*** Opening DATA ***
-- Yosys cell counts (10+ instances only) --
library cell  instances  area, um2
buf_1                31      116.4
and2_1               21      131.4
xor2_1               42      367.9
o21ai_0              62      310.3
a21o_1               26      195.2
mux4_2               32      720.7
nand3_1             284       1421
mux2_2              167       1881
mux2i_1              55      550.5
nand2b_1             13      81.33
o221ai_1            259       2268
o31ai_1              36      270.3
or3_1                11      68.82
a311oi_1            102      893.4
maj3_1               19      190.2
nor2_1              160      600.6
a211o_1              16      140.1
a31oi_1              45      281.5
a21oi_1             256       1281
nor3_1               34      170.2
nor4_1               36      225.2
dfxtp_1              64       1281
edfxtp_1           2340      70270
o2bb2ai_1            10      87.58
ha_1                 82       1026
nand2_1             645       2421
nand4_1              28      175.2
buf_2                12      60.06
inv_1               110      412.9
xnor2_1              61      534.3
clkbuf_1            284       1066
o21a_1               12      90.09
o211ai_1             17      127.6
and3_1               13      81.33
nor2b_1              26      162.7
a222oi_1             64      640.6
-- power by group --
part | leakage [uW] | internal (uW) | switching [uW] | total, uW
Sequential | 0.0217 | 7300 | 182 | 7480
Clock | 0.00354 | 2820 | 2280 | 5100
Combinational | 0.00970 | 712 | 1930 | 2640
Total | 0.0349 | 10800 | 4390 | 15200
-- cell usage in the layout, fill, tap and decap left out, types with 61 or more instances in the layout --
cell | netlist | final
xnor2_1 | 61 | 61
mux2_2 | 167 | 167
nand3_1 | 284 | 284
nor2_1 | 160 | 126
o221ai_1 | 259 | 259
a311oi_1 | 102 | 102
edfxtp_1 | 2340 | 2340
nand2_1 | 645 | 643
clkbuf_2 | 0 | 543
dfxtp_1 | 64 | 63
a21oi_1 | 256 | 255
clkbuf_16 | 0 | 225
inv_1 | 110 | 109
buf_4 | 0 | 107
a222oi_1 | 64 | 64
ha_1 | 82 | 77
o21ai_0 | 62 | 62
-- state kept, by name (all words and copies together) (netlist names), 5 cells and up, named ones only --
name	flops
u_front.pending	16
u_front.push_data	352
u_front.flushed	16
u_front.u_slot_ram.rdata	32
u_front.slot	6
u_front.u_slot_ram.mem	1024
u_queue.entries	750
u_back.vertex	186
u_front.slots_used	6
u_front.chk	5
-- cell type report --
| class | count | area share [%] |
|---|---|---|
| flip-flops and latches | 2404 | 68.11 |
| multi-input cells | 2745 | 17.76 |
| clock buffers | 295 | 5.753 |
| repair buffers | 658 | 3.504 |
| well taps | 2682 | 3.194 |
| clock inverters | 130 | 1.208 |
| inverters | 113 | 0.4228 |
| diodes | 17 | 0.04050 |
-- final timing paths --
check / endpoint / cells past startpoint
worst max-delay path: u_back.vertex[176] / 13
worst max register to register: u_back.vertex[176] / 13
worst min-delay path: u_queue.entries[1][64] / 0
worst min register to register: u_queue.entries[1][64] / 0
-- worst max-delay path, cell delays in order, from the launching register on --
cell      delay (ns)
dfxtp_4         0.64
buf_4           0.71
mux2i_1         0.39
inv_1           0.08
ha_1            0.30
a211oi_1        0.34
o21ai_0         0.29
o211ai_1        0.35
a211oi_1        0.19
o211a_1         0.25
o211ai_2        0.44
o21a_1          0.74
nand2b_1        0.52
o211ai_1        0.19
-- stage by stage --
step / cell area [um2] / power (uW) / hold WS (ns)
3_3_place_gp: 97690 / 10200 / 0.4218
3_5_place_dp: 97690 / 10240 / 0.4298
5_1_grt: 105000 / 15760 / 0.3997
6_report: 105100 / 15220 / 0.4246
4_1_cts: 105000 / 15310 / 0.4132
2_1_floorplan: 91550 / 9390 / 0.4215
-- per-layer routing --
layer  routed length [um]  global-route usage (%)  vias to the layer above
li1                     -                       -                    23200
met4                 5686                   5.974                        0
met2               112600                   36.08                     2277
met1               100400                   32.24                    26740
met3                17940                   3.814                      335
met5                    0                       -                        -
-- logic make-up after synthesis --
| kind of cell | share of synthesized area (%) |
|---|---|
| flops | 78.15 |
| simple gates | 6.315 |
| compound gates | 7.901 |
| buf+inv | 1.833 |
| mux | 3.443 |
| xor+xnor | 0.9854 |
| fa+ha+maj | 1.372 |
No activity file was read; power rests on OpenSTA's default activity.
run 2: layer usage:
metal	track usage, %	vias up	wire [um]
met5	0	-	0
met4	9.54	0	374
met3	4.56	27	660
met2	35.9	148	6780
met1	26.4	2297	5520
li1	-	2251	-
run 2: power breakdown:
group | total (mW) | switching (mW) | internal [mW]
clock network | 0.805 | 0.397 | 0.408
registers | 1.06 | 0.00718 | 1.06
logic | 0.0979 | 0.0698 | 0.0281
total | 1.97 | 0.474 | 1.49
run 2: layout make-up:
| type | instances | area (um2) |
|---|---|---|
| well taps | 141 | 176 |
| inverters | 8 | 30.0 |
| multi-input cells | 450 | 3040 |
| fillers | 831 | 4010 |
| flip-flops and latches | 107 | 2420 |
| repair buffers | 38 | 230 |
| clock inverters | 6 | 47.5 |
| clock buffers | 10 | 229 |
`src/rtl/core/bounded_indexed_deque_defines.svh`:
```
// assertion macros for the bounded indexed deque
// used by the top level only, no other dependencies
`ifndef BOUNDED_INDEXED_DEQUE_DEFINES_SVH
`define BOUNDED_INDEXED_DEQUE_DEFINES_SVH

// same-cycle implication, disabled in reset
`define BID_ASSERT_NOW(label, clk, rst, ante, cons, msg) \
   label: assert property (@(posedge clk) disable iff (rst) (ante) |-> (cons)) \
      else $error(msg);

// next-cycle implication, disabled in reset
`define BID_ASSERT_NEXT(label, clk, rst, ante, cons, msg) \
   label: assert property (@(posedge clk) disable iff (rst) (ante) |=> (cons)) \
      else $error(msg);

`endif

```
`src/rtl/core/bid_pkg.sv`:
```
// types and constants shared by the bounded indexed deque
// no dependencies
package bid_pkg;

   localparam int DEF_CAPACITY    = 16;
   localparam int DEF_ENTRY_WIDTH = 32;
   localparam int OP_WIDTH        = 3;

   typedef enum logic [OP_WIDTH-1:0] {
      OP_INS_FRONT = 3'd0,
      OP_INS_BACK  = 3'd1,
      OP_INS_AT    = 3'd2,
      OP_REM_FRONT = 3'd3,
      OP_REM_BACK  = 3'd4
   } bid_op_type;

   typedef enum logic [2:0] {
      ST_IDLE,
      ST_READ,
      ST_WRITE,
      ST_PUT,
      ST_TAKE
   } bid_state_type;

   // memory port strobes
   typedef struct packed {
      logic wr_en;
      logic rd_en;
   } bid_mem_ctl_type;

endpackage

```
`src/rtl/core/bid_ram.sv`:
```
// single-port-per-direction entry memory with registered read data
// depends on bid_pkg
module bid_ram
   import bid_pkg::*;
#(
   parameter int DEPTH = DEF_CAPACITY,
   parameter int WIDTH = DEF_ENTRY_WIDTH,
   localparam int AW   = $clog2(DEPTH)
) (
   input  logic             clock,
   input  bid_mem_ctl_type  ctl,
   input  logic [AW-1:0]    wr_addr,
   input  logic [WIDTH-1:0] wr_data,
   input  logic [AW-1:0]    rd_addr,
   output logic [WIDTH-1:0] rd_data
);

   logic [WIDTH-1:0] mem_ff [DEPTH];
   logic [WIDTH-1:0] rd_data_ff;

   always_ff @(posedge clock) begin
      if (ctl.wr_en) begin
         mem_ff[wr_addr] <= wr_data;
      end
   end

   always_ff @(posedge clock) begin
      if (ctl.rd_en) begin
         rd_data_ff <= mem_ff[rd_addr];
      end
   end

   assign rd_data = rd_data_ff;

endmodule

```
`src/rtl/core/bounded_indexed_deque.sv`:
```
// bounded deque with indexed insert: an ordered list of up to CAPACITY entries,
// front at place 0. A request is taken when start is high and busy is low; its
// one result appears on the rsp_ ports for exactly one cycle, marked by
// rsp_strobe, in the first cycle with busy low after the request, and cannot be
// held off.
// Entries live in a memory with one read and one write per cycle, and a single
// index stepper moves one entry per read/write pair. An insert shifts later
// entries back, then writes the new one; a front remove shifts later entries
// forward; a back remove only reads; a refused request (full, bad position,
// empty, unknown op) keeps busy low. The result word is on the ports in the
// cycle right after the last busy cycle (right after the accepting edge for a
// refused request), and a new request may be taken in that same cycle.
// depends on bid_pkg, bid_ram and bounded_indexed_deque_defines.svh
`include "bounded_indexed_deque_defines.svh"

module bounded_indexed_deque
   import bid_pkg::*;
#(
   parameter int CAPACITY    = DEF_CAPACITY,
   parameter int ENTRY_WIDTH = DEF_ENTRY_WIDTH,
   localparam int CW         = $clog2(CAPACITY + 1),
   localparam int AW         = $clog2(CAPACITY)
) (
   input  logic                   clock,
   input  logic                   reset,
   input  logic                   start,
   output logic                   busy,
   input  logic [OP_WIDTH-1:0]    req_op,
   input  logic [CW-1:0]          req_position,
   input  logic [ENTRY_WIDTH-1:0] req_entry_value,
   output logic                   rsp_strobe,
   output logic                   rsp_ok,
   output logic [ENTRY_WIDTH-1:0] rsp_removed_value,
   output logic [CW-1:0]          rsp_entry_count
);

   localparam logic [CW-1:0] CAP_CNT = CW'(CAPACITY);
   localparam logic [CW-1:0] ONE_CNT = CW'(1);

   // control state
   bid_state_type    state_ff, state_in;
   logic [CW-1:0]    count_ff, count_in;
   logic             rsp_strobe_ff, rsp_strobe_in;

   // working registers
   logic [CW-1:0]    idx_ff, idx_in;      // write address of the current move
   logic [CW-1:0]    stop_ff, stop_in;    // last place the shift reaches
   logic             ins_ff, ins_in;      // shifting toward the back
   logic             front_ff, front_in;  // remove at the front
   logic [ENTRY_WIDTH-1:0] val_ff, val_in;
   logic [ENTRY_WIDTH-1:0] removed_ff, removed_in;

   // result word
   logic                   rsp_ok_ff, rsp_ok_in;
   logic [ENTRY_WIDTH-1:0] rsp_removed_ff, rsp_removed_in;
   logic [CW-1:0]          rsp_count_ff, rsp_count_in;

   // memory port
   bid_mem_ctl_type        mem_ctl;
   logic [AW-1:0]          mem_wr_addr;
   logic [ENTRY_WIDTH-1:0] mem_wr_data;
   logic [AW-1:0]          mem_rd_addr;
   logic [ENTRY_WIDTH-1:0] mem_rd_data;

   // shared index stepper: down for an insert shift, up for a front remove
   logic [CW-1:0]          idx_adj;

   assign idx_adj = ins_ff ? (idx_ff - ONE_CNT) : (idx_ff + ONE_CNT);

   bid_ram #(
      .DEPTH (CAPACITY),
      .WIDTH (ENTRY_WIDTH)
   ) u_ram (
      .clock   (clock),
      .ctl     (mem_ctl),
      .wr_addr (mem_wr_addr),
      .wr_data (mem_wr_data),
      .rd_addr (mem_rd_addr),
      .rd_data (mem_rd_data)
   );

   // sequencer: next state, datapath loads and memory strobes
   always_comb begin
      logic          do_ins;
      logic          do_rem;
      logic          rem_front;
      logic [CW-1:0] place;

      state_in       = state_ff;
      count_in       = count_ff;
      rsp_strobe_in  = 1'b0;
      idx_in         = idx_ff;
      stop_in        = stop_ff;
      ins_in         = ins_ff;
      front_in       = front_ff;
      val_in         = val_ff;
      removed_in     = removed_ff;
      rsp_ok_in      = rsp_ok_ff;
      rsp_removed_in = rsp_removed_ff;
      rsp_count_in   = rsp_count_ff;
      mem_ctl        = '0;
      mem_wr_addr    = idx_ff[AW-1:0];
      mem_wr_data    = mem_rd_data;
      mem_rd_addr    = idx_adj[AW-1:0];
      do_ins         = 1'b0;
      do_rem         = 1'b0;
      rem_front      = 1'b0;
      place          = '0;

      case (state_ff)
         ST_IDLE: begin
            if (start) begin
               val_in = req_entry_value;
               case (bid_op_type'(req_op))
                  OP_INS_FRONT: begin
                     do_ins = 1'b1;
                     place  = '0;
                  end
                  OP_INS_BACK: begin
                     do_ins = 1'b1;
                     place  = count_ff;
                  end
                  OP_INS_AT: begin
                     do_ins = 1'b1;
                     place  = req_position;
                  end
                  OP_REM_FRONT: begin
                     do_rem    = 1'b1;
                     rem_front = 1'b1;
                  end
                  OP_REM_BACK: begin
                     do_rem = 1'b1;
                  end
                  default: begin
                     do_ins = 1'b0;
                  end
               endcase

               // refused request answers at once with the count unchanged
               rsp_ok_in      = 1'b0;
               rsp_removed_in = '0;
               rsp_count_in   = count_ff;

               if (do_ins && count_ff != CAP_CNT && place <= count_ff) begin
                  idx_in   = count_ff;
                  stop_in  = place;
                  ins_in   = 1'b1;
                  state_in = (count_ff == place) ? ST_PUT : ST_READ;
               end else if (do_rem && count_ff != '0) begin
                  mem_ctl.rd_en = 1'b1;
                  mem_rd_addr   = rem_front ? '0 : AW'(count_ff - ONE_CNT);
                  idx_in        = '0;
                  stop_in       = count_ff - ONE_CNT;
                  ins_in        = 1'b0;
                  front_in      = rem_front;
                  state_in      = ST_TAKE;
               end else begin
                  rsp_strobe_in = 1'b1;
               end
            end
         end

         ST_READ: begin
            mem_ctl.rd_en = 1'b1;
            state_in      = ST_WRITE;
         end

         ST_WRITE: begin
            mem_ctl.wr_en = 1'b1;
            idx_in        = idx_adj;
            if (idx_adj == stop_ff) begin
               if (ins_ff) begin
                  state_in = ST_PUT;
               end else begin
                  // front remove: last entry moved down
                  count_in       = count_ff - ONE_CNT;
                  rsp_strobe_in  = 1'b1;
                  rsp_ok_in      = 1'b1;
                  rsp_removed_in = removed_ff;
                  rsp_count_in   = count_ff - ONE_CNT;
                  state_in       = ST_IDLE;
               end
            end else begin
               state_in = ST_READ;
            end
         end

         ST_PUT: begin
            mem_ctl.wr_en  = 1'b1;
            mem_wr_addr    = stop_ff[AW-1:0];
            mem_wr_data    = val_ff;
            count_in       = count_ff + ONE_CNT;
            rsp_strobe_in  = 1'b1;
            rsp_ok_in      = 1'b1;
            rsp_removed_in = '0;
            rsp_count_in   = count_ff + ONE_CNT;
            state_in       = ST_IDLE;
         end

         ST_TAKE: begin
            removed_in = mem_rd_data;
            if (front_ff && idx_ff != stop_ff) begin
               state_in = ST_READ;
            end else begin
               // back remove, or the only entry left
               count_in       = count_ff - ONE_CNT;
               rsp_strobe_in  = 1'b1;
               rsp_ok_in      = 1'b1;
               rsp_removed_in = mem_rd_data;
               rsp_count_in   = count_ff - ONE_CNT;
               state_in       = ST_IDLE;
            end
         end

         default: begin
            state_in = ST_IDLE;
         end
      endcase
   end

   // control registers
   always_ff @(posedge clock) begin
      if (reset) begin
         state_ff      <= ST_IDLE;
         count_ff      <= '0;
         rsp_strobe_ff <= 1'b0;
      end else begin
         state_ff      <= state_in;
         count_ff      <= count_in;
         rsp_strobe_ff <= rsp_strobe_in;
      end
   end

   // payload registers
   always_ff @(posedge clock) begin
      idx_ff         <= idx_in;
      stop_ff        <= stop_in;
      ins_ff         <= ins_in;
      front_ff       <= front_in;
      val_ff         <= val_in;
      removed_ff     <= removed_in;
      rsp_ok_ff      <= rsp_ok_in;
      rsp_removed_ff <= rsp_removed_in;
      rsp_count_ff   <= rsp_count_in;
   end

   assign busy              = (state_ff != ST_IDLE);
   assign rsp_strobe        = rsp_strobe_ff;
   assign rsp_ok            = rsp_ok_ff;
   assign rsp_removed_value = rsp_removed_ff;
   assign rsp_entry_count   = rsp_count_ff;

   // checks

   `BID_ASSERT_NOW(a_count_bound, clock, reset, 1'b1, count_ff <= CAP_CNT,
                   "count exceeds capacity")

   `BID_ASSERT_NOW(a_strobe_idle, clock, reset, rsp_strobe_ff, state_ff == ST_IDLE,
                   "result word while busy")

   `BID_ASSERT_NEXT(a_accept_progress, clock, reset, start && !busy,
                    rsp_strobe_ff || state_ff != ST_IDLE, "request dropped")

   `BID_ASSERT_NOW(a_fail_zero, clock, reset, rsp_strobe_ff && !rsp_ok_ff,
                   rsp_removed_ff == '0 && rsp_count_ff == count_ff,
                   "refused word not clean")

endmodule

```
*** Closing DATA ***
ASSIGNED TASK - Each line above that has the word "inverters" should be copied.

RESPONSE BELOW -
| clock inverters | 130 | 1.208 |
| inverters | 113 | 0.4228 |
| inverters | 8 | 30.0 |
| clock inverters | 6 | 47.5 |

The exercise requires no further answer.